Background: an optimization exercise with open tools, aiming at small area and a short achievable clock period. Do not read the settings as production practice. Only simulation tests tie the RTL to the original design; equivalence was not proved. Power and IR drop assume default switching activity.

### design/flow/config.mk
export PLATFORM = sky130hd
export DESIGN_NAME = pipeline
export DESIGN_NICKNAME = pipeline
export VERILOG_FILES = /design/flow/design.v
export SDC_FILE = /design/flow/constraint.sdc
export NUM_CORES = 4
export LEC_CHECK = 0
export CAP_MARGIN = 20
export CELL_PAD_IN_SITES_DETAIL_PLACEMENT = 2
export CELL_PAD_IN_SITES_GLOBAL_PLACEMENT = 2
export CORE_MARGIN = 2
export CORE_UTILIZATION = 30
export PLACE_DENSITY = 0.35
export SLEW_MARGIN = 20
### design/flow/constraint.sdc
create_clock -name core_clock -period 12.0 [get_ports {clk}]
set_input_delay 2.4000 -clock core_clock [delete_from_list [all_inputs] [get_ports {clk}]]
set_output_delay 2.4000 -clock core_clock [all_outputs]
set_load 0.01 [all_outputs]
### design/flow/design.v
module func_unit(
  input  [3:0]  FS,
  input         SLT,
  input  [4:0]  SH,
  input  [31:0] A,
  input  [31:0] B,
  output [31:0] F
);
  wire [31:0] bx  = ({32{FS[1]}} & B) | ({32{FS[0]}} & ~B);
  wire [31:0] sum = A + bx + {31'b0, FS[0]};
  wire nb1 = ~B[31] ^ ~(|B[30:0]);
  wire v   = (A[31] == nb1) & (A[31] != sum[31]);
  wire lt  = sum[31] ^ v;
  reg [3:0] tt;
  always @(*) begin
    case (FS[2:0])
      3'b000:  tt = 4'b1000;  
      3'b001:  tt = 4'b1110;  
      3'b010:  tt = 4'b0110;  
      3'b011:  tt = 4'b0011;  
      default: tt = 4'b1010;  
    endcase
  end
  wire [31:0] lu = ({32{tt[3]}} &  A &  B) | ({32{tt[2]}} &  A & ~B) |
                   ({32{tt[1]}} & ~A &  B) | ({32{tt[0]}} & ~A & ~B);
  wire lsl = FS[1];
  reg  [31:0] brev, srev;
  wire [31:0] sin = lsl ? brev : B;
  wire [31:0] sr  = sin >> SH;
  integer k;
  always @(*)
    for (k = 0; k < 32; k = k + 1) begin
      brev[k] = B[31-k];
      srev[k] = sr[31-k];
    end
  wire [31:0] sh = lsl ? srev : sr;
  wire shift = FS[3] & FS[2] & (FS[1] ^ FS[0]);
  assign F = SLT      ? {31'b0, lt} :
             ~FS[3]   ? sum :
             shift    ? sh  : lu;
endmodule
module instruction_decoder (
  input  [31:0] IR,
  output        RW,     
  output        LD,     
  output        SLT,    
  output        ST,     
  output        MA,     
  output        MB,     
  output        CS,     
  output        BR,     
  output        BZ,
  output        BNZ,
  output        JMP,    
  output        JMR
);
  wire [6:0] op = IR[31:25];
  localparam NOP  = 7'b000_0000,
             MOVA = 7'b100_0000,
             ADD  = 7'b000_0010,
             SUB  = 7'b000_0101,
             AND  = 7'b000_1000,
             OR   = 7'b000_1001,
             XOR  = 7'b000_1010,
             NOT  = 7'b000_1011,
             ADI  = 7'b010_0010,
             SBI  = 7'b010_0101,
             ANI  = 7'b010_1000,
             ORI  = 7'b010_1001,
             XRI  = 7'b010_1010,
             AIU  = 7'b100_0010,
             SIU  = 7'b100_0101,
             MOVB = 7'b000_1100,
             LSR  = 7'b000_1101,
             LSL  = 7'b000_1110,
             LDO  = 7'b001_0000,
             STO  = 7'b010_0000,
             JMRO = 7'b111_0000,
             SLTO = 7'b110_0101,
             BZO  = 7'b110_0000,
             BNZO = 7'b100_1000,
             JMPO = 7'b110_1000,
             JML  = 7'b011_0000;
  assign LD  = op == LDO;
  assign SLT = op == SLTO;
  assign ST  = op == STO;
  assign MA  = op == JML;
  assign BZ  = op == BZO;
  assign BNZ = op == BNZO;
  assign JMP = op == JMPO || op == JML;
  assign JMR = op == JMRO;
  assign BR  = BZ | BNZ | JMP;
  assign CS  = op == ADI || op == SBI || BR;
  assign MB  = CS || op == ANI || op == ORI || op == XRI || op == AIU || op == SIU;
  assign RW  = op == MOVA || op == MOVB || op == ADD || op == SUB || op == AND ||
               op == OR   || op == XOR  || op == LSR || op == LSL || op == NOT ||
               op == ADI  || op == SBI  || op == ANI || op == ORI || op == XRI ||
               op == AIU  || op == SIU  || LD || SLT || MA;
endmodule
module register_file (
  input         clk,
  input         rst_n,
  input         we,       
  input  [4:0]  wa,
  input  [31:0] wd,
  input  [4:0]  AA,
  input  [4:0]  BA,
  output [31:0] REG_A,
  output [31:0] REG_B
);
  reg  [31:1] valid;
  wire [31:0] rdata [0:31];
  assign rdata[0] = 32'b0;
  genvar i;
  generate
    for (i = 1; i < 32; i = i + 1) begin : r
      reg [31:0] q;
      always @(posedge clk)
        if (we && wa == i) q <= wd;
      always @(posedge clk)
        if (!rst_n)              valid[i] <= 1'b0;
        else if (we && wa == i)  valid[i] <= 1'b1;
      assign rdata[i] = q;
    end
  endgenerate
  wire [31:0] asel, bsel;
  assign asel[0] = 1'b0;
  assign bsel[0] = 1'b0;
  generate
    for (i = 1; i < 32; i = i + 1) begin : s
      assign asel[i] = valid[i] & (AA == i);
      assign bsel[i] = valid[i] & (BA == i);
    end
  endgenerate
  reg [31:0] ra, rb;
  integer k;
  always @(*) begin
    ra = 32'b0;
    rb = 32'b0;
    for (k = 1; k < 32; k = k + 1) begin
      ra = ra | ({32{asel[k]}} & rdata[k]);
      rb = rb | ({32{bsel[k]}} & rdata[k]);
    end
  end
  assign REG_A = ra;
  assign REG_B = rb;
endmodule
module pipeline(
  input  clk, rst_n,
  input  [31:0] IR ,   
  input  [31:0] D_IN,   
  output [31:0] D_OUT,  
  output [10:0] I_ADDR,
  output [10:0] D_ADDR, 
  output reg im_oen,
  output reg dm_oen,
  output reg dm_wen,
  output reg halt
);
  reg  [31:0] PC, PC_1;
  reg  [31:0] ins;                  
  reg         iv;                   
  reg         flush_ID;             
  reg  [31:0] EX_BUSA, EX_BUSB;
  reg  [4:0]  EX_DA;
  reg  [4:0]  EX_SH;
  reg  [3:0]  EX_FS;
  reg         EX_RW;                
  reg         EX_LD, EX_SLT;
  reg         EX_BZ, EX_BNZ, EX_JMP, EX_JMR;
  reg  [4:0]  WB_DA;                
  reg         WB_RW;
  wire [31:0] F;
  func_unit FUNCUNIT(.FS(EX_FS), .SLT(EX_SLT), .SH(EX_SH), .A(EX_BUSA),
                     .B(EX_BUSB), .F(F));
  wire [31:0] WD = EX_LD ? D_IN : F;
  wire Z        = ~|EX_BUSA;        
  wire take_bra = EX_JMP | (EX_BZ & Z) | (EX_BNZ & ~Z);
  wire take_raa = EX_JMR;
  wire take     = take_bra | take_raa;
  wire [31:0] PC_NEXT = take_raa ? EX_BUSA :
                        take_bra ? EX_BUSB : PC + 32'd1;
  wire ID_RW, ID_LD, ID_SLT, ID_ST, MA, MB, CS, ID_BR, ID_BZ, ID_BNZ,
       ID_JMP, ID_JMR;
  instruction_decoder INSDE(.IR(ins), .RW(ID_RW), .LD(ID_LD), .SLT(ID_SLT),
                            .ST(ID_ST), .MA(MA), .MB(MB), .CS(CS), .BR(ID_BR),
                            .BZ(ID_BZ), .BNZ(ID_BNZ), .JMP(ID_JMP),
                            .JMR(ID_JMR));
  wire [4:0] ID_DA = ins[24:20];
  wire [4:0] ID_AA = ins[19:15];
  wire [4:0] ID_BA = ins[14:10];
  wire       id_v  = iv & ~take;
  wire [31:0] RA, RB;
  register_file REGF (.clk(clk), .rst_n(rst_n), .we(EX_RW), .wa(EX_DA),
                      .wd(WD), .AA(ID_AA), .BA(ID_BA), .REG_A(RA), .REG_B(RB));
  wire [31:0] IM  = {{17{CS & ins[14]}}, ins[14:0]};
  wire [31:0] BRA = PC_1 + IM;
  wire HA = EX_RW & (EX_DA == ID_AA);
  wire HB = EX_RW & (EX_DA == ID_BA);
  wire [31:0] BUS_A = MA ? PC_1 : HA ? WD : RA;
  wire WHB = WB_RW & (WB_DA == ID_BA);
  wire [31:0] BUS_B = MB ? (ID_BR ? BRA : IM) :
                      HB ? (WHB ? 32'b0 : WD) : RB;
  wire sel_din = dm_wen & HA & EX_LD;
  assign D_ADDR = sel_din ? D_IN[10:0] :
                  ~dm_wen ? EX_BUSA[10:0] :
                  HA      ? F[10:0] : RA[10:0];
  assign D_OUT  = EX_BUSB;
  assign I_ADDR = PC[10:0];
  wire squash_if = take | flush_ID;
  always @(posedge clk) begin
    ins      <= IR;
    EX_BUSA  <= BUS_A;
    EX_BUSB  <= BUS_B;
    EX_DA    <= ID_DA;
    EX_SH    <= ins[4:0];
    EX_FS    <= ins[28:25];
    EX_LD    <= ID_LD;
    EX_SLT   <= ID_SLT;
    WB_DA    <= EX_DA;
  end
  always @(posedge clk) begin
    if (!rst_n) begin
      PC       <= 0;
      PC_1     <= 0;
      im_oen   <= 1'b1;
      halt     <= 1'b0;
      iv       <= 1'b0;
      flush_ID <= 1'b0;
      dm_oen   <= 1'b1;
      dm_wen   <= 1'b1;
      EX_RW    <= 1'b0;
      WB_RW    <= 1'b0;
      EX_BZ    <= 1'b0;
      EX_BNZ   <= 1'b0;
      EX_JMP   <= 1'b0;
      EX_JMR   <= 1'b0;
    end else begin
      PC       <= PC_NEXT;
      PC_1     <= PC;
      im_oen   <= 1'b0;
      halt     <= halt | (~squash_if & (&IR));
      iv       <= ~squash_if;
      flush_ID <= take_bra;
      dm_oen   <= ~(id_v & ID_LD);
      dm_wen   <= ~(id_v & ID_ST);
      EX_RW    <= id_v & ID_RW & (|ID_DA);
      WB_RW    <= EX_RW;
      EX_BZ    <= id_v & ID_BZ;
      EX_BNZ   <= id_v & ID_BNZ;
      EX_JMP   <= id_v & ID_JMP;
      EX_JMR   <= id_v & ID_JMR;
    end
  end
endmodule
### design/flow/run.sh
#!/bin/bash
# synth_recipe.tcl (not shown) runs the flow's synth.tcl, then flattens the netlist and writes it again
# the make line also repeats each setting of config.mk as NAME=value (left out here)
make -C /OpenROAD-flow-scripts/flow DESIGN_CONFIG=/design/flow/config.mk WORK_HOME=/design/flow/orfs CLKGATE_MAP_FILE= SYNTH_SCRIPT=/design/flow/synth_recipe.tcl finish
==> flow_results.org <==
** Finish
- The filler cells instantiated in the layout total 20100.
- Highest-count cells in the layout ignoring fill and taps :: sky130_fd_sc_hd__edfxtp_1 (992), sky130_fd_sc_hd__a22oi_1 (418), sky130_fd_sc_hd__nor2_1 (291)
- Post-layout nets :: 5044
- The library cell used most frequently in the layout, excluding fill and tap cells, is sky130_fd_sc_hd__edfxtp_1.
- Cells with a size suffix above 1 make up 14.2% of the layout.
- The area growth from synthesis to layout is 17.1%.

** Clock tree
- CTS Buf Count :: 150
- Post-CTS Setup Repair Bufs :: 0
- Once the clock tree was built, the resizer swapped 0 gates to a different size.
- Number of buffers on the longest clock path :: 3
- TritonCTS built the clock tree.
- The root buffer cell chosen for the clock tree is sky130_fd_sc_hd__clkbuf_16.
- Later-pin clock latency in the skew report :: roughly 840 ps
- H-tree level count :: 4
- Clock slew at the register clock pins of the worst setup and hold paths :: 60 ps
- Post-CTS Hold Fix Bufs :: 0
- Counting every sink on the clock net gives about 1200.

** Worst setup path
- Crit Reg-Reg Endpoint :: REGF.r[6].q[28]
- The worst setup path is captured at an output port.
- Delay of the slowest cell on the worst path :: 750 ps
- At the worst endpoint, the required time is 9600 ps.
- The number of cells on the worst reg-to-reg path is 13.
- Cell family with the largest share of critical-path delay :: compound AO/OA/AOI/OAI gates
- Reg2reg start :: EX_BUSB[0]
- Cell Chain, Critical Path :: inv_1 > buf_4 > o21ai_0 > ha_1 > nand3_1 > nor4_1 > o211ai_1 > o211ai_1 > a31oi_1 > mux2i_1 > o311ai_0 > a31oi_1 > a21o_1 > clkdlybuf4s50_1
- On the critical path, the stage with the largest delay is an instance of sky130_fd_sc_hd__o311ai_0.
- For the worst setup path, the data arrival time is 6500 ps.
- Along the worst path, the maximum fanout reaches 26.
- For flop-to-flop paths, the worst setup slack is 5860 ps.
- The worst setup path is of the reg -> out kind.
- Critical path startpoint category :: register
- The number of buffers and inverters on the critical path is 3.

** Global route
- The first global-routing pass estimated between 500 and 600 mm of wire.
- The number of global-route vias before repair is 51700.
- Entering global routing, the biggest net connects 62 pins.
- After global routing the overflow that remains totals 0.
- Initial antenna violation count :: 32
- GR Util All Layers :: 38.3%

** Synth
- Top cells by area in the synthesized netlist :: sky130_fd_sc_hd__edfxtp_1 (51%), sky130_fd_sc_hd__dfxtp_1 (7.7%), sky130_fd_sc_hd__a22oi_1 (5.4%)
- Netlist area before placement :: 0.0585 sq mm
- Share of the synthesized area in the top cell type :: 51.0%
- Sequential cell area fraction in the yosys report :: 58.6%
- The synthesized design contains ~1200 register bits.
- Post-Synthesis Cells :: 4835
- Dominant cell type by area after synthesis :: sky130_fd_sc_hd__edfxtp_1
- A synthesized cell averages 12.1 sq um.
- Counting flops with a built-in enable in the synthesized netlist gives 992.
- For this run, the leading register cell type out of synthesis is sky130_fd_sc_hd__edfxtp_1.
- Post-synthesis async set-or-reset flop share :: 0%
- Synthesis Warnings :: 3
- Nets in the synthesized netlist :: 4970
- Yosys mapped the design onto 83 distinct sky130hd cell types.

** Power
- Leakage power figure :: 23.0 nW
- Across the VDD grid, the largest voltage drop is between 100 and 150 uV.
- Cell Pwr Density :: 148 mW/mm^2

** Floorplan
- Number of cell rows :: around 160
- In this run the standard cell core region covers between 0.15 and 0.2 sq mm.
- The floorplan step set the die height to around 450 microns.
- The die is 445 microns wide.
- The initial utilization of the core area, before any placement, comes to a little under a third.
- The die covers 0.198 sq mm.
- During I/O placement, the number of pins put on the boundary was 124.

** Placed design
- Prior to clock tree synthesis, the placed netlist has a worst setup slack of 3970 ps.
- Once detailed placement completed, the half-perimeter wirelength came to 242 mm.
- Buffers added on ports :: approximately 120
- Final weighted congestion in routability-driven placement :: between 0.9 and 1

** Route
- The detailed router finished its first iteration with 7328 violations.
- Dividing the detail-routed via count by the number of cells gives 6.88.
- In the final routed layout, each cell accounts on average for 51.2 microns.
- For this block, the routed nets add up to ~390 mm of wire.
- Before antenna repair, the detailed router went through 13 iterations.
- DR DRC count :: 0
- Total number of vias :: 52200
- In this run the remaining antenna-violating nets after routing total 0.

** STA
- Min Clock Period, post-route :: about 8900 ps
- The total count of max-transition violations in the final report is 0.
- At the pin with the least slew margin, the transition time is 1340 ps.
- Number of hold-slack violations in the final timing report :: 0
- Derived from the worst setup path, the maximum achievable clock frequency is 112 MHz.
- Hold slack final :: between 300 and 400 ps
- Setup repair after global routing left no endpoint under its margin.
- Adding up every negative setup slack in the final design gives 0 ps.
- After layout, the worst path uses 74.1% of the clock period.
- Setup violations remaining at the end of the flow were counted as 0.
- Worst Clk Skew :: between 50 and 60 ps
- Worst slew margin relative to its limit :: 9.87%
- Setup slack closes at 3100 ps.

** Worst hold path
- The worst hold path terminates at EX_DA[2].
- Number of instances on the worst hold path :: 0
- The worst hold path belongs to the class reg -> reg.
- The worst hold path begins at ins[22].

** Status
- Result of the run :: no timing/DRC/antenna violations

** Flow run
- Reported max-cap violation count :: 0
==> synth_stat cells, drive strengths merged, types with 64 or more instances <==
library cell and instances:
mux4 69, buf 78, a211oi 64, dfxtp 224, nor2 324, clkbuf 372
a21oi 163, nor3 79, ha 66, edfxtp 992, a221oi 259, nand4 148
and3 81, nand3 160, a22oi 418, a22o 256, nand2 194, o21ai 174
==> report_power, final <==
| part | switching (mW) | total, mW | leakage, nW | internal (mW) |
|---|---|---|---|---|
| sequential | 0.0490 | 4.73 | 10.8 | 4.68 |
| clock | 2.05 | 4.70 | 2.39 | 2.65 |
| combinational | 0.487 | 0.674 | 9.76 | 0.187 |
==> layer usage <==
metal  vias up  routed length, microns  track usage (%)
li1      19800                       -                -
met1     28100                  153000             48.7
met2      3281                  176000             60.6
met3       942                   33900             8.26
met4        16                   25200             20.7
met5         -                     105                0
==> cells by family after synthesis <==
kind of cell	share of synthesized area, %
muxes	3.85
AOI/OAI and AO/OA	21.3
adders and majority gates	1.52
xor gates and xnor gates	1.30
DFF	58.6
and+or+nand+nor	9.98
buffers and inverters	3.42
==> metrics by stage <==
stage | utilization, % | std cells | cell area [sq um] | total power [mW]
floorplan | - | 4835 | 58500 | 5.12
global placement | 32.6 | 7295 | 63400 | 5.47
detailed placement | 32.7 | 7298 | 63400 | 5.48
CTS | 35.2 | 7575 | 68400 | 10.1
global route | 35.2 | 7577 | 68400 | 10.3
finish | 35.2 | 7586 | 68400 | 10.1
==> state kept, by name, summed over array words and instances (netlist names), 4 cells and up <==
| name | cells |
|---|---|
| EX_BUSA | 32 |
| EX_BUSB | 32 |
| EX_DA | 5 |
| EX_FS | 4 |
| EX_SH | 5 |
| PC | 32 |
| PC_1 | 32 |
| REGF.r.q | 992 |
| REGF.valid | 31 |
| WB_DA | 5 |
| ins | 32 |
==> area by class of cell <==
type,count,area [sq um],share of cell area [%]
sequential,1216,34300,50.1
multi-input combinational,3115,22600,33.1
clock buffer,184,4010,5.86
tap,2542,3180,4.65
timing repair buffer,372,3160,4.61
clock inverter,93,930,1.36
inverter,54,203,0.296
antenna,10,25.0,0.0366
==> worst max path at each step <==
stage	from	cells after the start	slack (ps)	endpoint
finish	EX_FS[0]	14	3100	D_ADDR[0]
global route	EX_FS[0]	14	2970	D_ADDR[0]
global placement	EX_FS[0]	14	3950	D_ADDR[0]
floorplan	EX_FS[1]	20	4420	D_ADDR[10]
detailed placement	EX_FS[0]	14	3970	D_ADDR[0]
CTS	EX_FS[0]	14	3090	D_ADDR[0]

==> what the ideal ports hide <==
No port has a modelled driver above. Below, the same layout with a new extraction and two added sets of constraints.
Step 1 assumes that a clkbuf_16 drives the clock port and a buf_2 every other input.
Step 2, shift: input delay + t, output delay - t, t = (earliest + latest rising clock arrival at the registers) / 2. This alone moves slack from input paths to output paths.
Three values: ideal, step 1, step 2; two values: the first two.
t, ns: 0.899
setup slack, ns: 3.104 / 3.017 / 3.916
worst hold slack (ns): 0.351 / 0.351 / 0.351
worst setup path at the end: register to output
After both steps this run still meets setup and hold. The setup slack of this run moves by -0.087 ns with the drivers and by +0.812 ns with both steps.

> **Aim of the task**:
Above this task is a listing. Restate, word for word and with nothing added, the lines from the one with "wire sel_din = dm_wen & HA & EX_LD;" through the one with "wire squash_if = take | flush_ID;".

> **Solution to the exercise**:
  wire sel_din = dm_wen & HA & EX_LD;
  assign D_ADDR = sel_din ? D_IN[10:0] :
                  ~dm_wen ? EX_BUSA[10:0] :
                  HA      ? F[10:0] : RA[10:0];
  assign D_OUT  = EX_BUSB;
  assign I_ADDR = PC[10:0];
  wire squash_if = take | flush_ID;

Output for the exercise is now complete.